> **Records from a data source**:
•••••

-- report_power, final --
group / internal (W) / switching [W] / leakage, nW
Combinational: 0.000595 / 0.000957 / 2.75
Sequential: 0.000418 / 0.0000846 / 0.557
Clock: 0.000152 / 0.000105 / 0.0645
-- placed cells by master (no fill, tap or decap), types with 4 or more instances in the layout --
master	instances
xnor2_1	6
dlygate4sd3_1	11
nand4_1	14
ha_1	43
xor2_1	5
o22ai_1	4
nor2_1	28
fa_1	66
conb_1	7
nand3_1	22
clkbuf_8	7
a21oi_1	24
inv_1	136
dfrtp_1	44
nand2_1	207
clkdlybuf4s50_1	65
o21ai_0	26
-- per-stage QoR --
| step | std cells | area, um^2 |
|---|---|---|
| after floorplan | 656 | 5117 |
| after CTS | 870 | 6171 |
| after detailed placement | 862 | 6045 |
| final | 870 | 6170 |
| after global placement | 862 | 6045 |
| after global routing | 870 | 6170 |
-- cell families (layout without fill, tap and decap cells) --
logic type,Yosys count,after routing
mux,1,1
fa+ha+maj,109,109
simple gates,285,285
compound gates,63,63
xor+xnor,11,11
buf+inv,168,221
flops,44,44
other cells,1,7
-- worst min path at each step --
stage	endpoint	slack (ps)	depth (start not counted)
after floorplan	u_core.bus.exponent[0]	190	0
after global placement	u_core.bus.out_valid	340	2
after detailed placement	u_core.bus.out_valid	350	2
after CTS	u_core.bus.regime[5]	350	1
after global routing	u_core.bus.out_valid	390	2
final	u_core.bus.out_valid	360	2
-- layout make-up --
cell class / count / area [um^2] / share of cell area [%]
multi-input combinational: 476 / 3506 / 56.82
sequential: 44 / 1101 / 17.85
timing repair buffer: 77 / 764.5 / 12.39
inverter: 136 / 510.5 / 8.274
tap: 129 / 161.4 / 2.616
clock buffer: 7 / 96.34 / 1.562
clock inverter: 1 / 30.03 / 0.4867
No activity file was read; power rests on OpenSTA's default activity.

•••••

> **Task details**: Search the entries above for the word "buffer", and copy every line where it occurs.

> **Result**:
timing repair buffer: 77 / 764.5 / 12.39
clock buffer: 7 / 96.34 / 1.562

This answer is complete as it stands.